Materials provided: Begin

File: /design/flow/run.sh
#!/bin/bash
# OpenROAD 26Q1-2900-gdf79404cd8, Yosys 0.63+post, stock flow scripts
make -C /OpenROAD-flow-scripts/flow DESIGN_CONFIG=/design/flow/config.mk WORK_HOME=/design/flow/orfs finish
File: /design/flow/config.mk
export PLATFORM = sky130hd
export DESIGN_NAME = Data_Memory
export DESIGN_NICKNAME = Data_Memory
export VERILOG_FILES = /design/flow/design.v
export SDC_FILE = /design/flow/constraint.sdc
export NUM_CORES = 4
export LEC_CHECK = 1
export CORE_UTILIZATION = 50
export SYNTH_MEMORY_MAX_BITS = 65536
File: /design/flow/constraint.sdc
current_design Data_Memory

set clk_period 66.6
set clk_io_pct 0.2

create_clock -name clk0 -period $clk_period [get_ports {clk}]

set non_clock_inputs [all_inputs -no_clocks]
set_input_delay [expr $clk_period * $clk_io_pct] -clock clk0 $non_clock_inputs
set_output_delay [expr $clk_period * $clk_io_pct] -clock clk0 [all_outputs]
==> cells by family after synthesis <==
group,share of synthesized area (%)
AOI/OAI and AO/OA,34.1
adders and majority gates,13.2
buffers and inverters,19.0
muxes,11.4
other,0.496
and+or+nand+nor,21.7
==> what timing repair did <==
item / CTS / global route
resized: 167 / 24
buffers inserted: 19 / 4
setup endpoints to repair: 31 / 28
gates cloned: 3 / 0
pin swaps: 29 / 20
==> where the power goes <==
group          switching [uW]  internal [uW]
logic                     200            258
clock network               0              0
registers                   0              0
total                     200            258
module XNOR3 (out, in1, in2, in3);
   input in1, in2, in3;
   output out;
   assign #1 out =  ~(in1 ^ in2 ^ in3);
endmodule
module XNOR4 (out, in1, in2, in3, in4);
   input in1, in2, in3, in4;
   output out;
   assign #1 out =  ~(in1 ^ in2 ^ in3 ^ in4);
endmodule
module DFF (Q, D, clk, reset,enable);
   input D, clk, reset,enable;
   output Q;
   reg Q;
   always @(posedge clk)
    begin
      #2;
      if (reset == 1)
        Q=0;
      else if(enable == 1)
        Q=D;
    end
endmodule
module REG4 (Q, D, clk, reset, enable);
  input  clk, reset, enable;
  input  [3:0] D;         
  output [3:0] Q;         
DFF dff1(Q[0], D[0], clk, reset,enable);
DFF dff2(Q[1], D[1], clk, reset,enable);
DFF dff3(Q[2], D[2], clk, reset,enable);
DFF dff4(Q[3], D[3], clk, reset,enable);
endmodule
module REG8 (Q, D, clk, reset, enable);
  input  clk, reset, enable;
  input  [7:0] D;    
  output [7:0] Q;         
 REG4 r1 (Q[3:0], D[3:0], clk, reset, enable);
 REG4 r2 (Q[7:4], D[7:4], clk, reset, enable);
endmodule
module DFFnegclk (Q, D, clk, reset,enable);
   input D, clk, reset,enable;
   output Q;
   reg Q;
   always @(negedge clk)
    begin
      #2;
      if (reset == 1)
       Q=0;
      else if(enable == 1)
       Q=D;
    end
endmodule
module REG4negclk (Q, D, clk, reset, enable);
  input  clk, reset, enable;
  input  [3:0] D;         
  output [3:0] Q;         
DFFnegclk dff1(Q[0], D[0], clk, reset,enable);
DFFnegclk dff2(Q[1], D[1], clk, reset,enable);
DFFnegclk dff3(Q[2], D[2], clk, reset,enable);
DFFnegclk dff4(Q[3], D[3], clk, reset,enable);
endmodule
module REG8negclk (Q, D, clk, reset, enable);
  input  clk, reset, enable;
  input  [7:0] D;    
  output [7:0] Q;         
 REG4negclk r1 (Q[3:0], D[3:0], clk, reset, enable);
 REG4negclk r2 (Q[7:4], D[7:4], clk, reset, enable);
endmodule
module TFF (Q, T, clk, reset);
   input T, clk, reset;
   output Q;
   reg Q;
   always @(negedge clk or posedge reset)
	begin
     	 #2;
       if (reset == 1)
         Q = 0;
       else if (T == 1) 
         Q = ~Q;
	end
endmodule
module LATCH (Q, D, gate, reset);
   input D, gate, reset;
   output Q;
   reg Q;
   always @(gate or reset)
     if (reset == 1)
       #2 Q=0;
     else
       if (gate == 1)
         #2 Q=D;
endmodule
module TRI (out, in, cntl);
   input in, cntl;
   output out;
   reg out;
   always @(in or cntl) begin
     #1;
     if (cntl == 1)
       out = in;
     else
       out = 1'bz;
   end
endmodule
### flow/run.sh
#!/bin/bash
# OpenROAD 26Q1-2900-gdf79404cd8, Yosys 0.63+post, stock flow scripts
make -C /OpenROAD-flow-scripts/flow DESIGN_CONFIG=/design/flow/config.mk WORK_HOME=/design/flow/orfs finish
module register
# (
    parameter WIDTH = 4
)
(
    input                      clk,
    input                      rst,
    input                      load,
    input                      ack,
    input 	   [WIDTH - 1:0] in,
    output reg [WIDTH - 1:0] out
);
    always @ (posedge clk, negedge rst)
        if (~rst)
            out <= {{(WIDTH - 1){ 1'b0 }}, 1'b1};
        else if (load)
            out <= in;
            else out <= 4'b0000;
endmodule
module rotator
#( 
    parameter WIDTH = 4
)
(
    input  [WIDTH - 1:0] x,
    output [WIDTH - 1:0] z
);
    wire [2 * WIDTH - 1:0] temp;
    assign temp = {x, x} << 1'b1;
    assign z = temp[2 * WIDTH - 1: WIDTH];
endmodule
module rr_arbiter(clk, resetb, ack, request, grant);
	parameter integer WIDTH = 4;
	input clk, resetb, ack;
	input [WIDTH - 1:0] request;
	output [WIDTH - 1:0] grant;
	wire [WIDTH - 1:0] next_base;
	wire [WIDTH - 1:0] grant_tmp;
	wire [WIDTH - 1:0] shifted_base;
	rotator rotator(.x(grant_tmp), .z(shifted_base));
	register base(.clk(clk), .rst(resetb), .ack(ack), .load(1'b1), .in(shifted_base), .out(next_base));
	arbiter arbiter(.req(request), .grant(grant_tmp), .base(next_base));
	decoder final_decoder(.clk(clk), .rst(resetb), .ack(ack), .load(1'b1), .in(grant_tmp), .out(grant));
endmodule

Materials provided: End

● **Work to complete**: The full listing is to be restated word for word.

● **Response to the task**:
File: /design/flow/run.sh
#!/bin/bash
# OpenROAD 26Q1-2900-gdf79404cd8, Yosys 0.63+post, stock flow scripts
make -C /OpenROAD-flow-scripts/flow DESIGN_CONFIG=/design/flow/config.mk WORK_HOME=/design/flow/orfs finish
File: /design/flow/config.mk
export PLATFORM = sky130hd
export DESIGN_NAME = Data_Memory
export DESIGN_NICKNAME = Data_Memory
export VERILOG_FILES = /design/flow/design.v
export SDC_FILE = /design/flow/constraint.sdc
export NUM_CORES = 4
export LEC_CHECK = 1
export CORE_UTILIZATION = 50
export SYNTH_MEMORY_MAX_BITS = 65536
File: /design/flow/constraint.sdc
current_design Data_Memory

set clk_period 66.6
set clk_io_pct 0.2

create_clock -name clk0 -period $clk_period [get_ports {clk}]

set non_clock_inputs [all_inputs -no_clocks]
set_input_delay [expr $clk_period * $clk_io_pct] -clock clk0 $non_clock_inputs
set_output_delay [expr $clk_period * $clk_io_pct] -clock clk0 [all_outputs]
==> cells by family after synthesis <==
group,share of synthesized area (%)
AOI/OAI and AO/OA,34.1
adders and majority gates,13.2
buffers and inverters,19.0
muxes,11.4
other,0.496
and+or+nand+nor,21.7
==> what timing repair did <==
item / CTS / global route
resized: 167 / 24
buffers inserted: 19 / 4
setup endpoints to repair: 31 / 28
gates cloned: 3 / 0
pin swaps: 29 / 20
==> where the power goes <==
group          switching [uW]  internal [uW]
logic                     200            258
clock network               0              0
registers                   0              0
total                     200            258
module XNOR3 (out, in1, in2, in3);
   input in1, in2, in3;
   output out;
   assign #1 out =  ~(in1 ^ in2 ^ in3);
endmodule
module XNOR4 (out, in1, in2, in3, in4);
   input in1, in2, in3, in4;
   output out;
   assign #1 out =  ~(in1 ^ in2 ^ in3 ^ in4);
endmodule
module DFF (Q, D, clk, reset,enable);
   input D, clk, reset,enable;
   output Q;
   reg Q;
   always @(posedge clk)
    begin
      #2;
      if (reset == 1)
        Q=0;
      else if(enable == 1)
        Q=D;
    end
endmodule
module REG4 (Q, D, clk, reset, enable);
  input  clk, reset, enable;
  input  [3:0] D;         
  output [3:0] Q;         
DFF dff1(Q[0], D[0], clk, reset,enable);
DFF dff2(Q[1], D[1], clk, reset,enable);
DFF dff3(Q[2], D[2], clk, reset,enable);
DFF dff4(Q[3], D[3], clk, reset,enable);
endmodule
module REG8 (Q, D, clk, reset, enable);
  input  clk, reset, enable;
  input  [7:0] D;    
  output [7:0] Q;         
 REG4 r1 (Q[3:0], D[3:0], clk, reset, enable);
 REG4 r2 (Q[7:4], D[7:4], clk, reset, enable);
endmodule
module DFFnegclk (Q, D, clk, reset,enable);
   input D, clk, reset,enable;
   output Q;
   reg Q;
   always @(negedge clk)
    begin
      #2;
      if (reset == 1)
       Q=0;
      else if(enable == 1)
       Q=D;
    end
endmodule
module REG4negclk (Q, D, clk, reset, enable);
  input  clk, reset, enable;
  input  [3:0] D;         
  output [3:0] Q;         
DFFnegclk dff1(Q[0], D[0], clk, reset,enable);
DFFnegclk dff2(Q[1], D[1], clk, reset,enable);
DFFnegclk dff3(Q[2], D[2], clk, reset,enable);
DFFnegclk dff4(Q[3], D[3], clk, reset,enable);
endmodule
module REG8negclk (Q, D, clk, reset, enable);
  input  clk, reset, enable;
  input  [7:0] D;    
  output [7:0] Q;         
 REG4negclk r1 (Q[3:0], D[3:0], clk, reset, enable);
 REG4negclk r2 (Q[7:4], D[7:4], clk, reset, enable);
endmodule
module TFF (Q, T, clk, reset);
   input T, clk, reset;
   output Q;
   reg Q;
   always @(negedge clk or posedge reset)
	begin
     	 #2;
       if (reset == 1)
         Q = 0;
       else if (T == 1) 
         Q = ~Q;
	end
endmodule
module LATCH (Q, D, gate, reset);
   input D, gate, reset;
   output Q;
   reg Q;
   always @(gate or reset)
     if (reset == 1)
       #2 Q=0;
     else
       if (gate == 1)
         #2 Q=D;
endmodule
module TRI (out, in, cntl);
   input in, cntl;
   output out;
   reg out;
   always @(in or cntl) begin
     #1;
     if (cntl == 1)
       out = in;
     else
       out = 1'bz;
   end
endmodule
### flow/run.sh
#!/bin/bash
# OpenROAD 26Q1-2900-gdf79404cd8, Yosys 0.63+post, stock flow scripts
make -C /OpenROAD-flow-scripts/flow DESIGN_CONFIG=/design/flow/config.mk WORK_HOME=/design/flow/orfs finish
module register
# (
    parameter WIDTH = 4
)
(
    input                      clk,
    input                      rst,
    input                      load,
    input                      ack,
    input 	   [WIDTH - 1:0] in,
    output reg [WIDTH - 1:0] out
);
    always @ (posedge clk, negedge rst)
        if (~rst)
            out <= {{(WIDTH - 1){ 1'b0 }}, 1'b1};
        else if (load)
            out <= in;
            else out <= 4'b0000;
endmodule
module rotator
#( 
    parameter WIDTH = 4
)
(
    input  [WIDTH - 1:0] x,
    output [WIDTH - 1:0] z
);
    wire [2 * WIDTH - 1:0] temp;
    assign temp = {x, x} << 1'b1;
    assign z = temp[2 * WIDTH - 1: WIDTH];
endmodule
module rr_arbiter(clk, resetb, ack, request, grant);
	parameter integer WIDTH = 4;
	input clk, resetb, ack;
	input [WIDTH - 1:0] request;
	output [WIDTH - 1:0] grant;
	wire [WIDTH - 1:0] next_base;
	wire [WIDTH - 1:0] grant_tmp;
	wire [WIDTH - 1:0] shifted_base;
	rotator rotator(.x(grant_tmp), .z(shifted_base));
	register base(.clk(clk), .rst(resetb), .ack(ack), .load(1'b1), .in(shifted_base), .out(next_base));
	arbiter arbiter(.req(request), .grant(grant_tmp), .base(next_base));
	decoder final_decoder(.clk(clk), .rst(resetb), .ack(ack), .load(1'b1), .in(grant_tmp), .out(grant));
endmodule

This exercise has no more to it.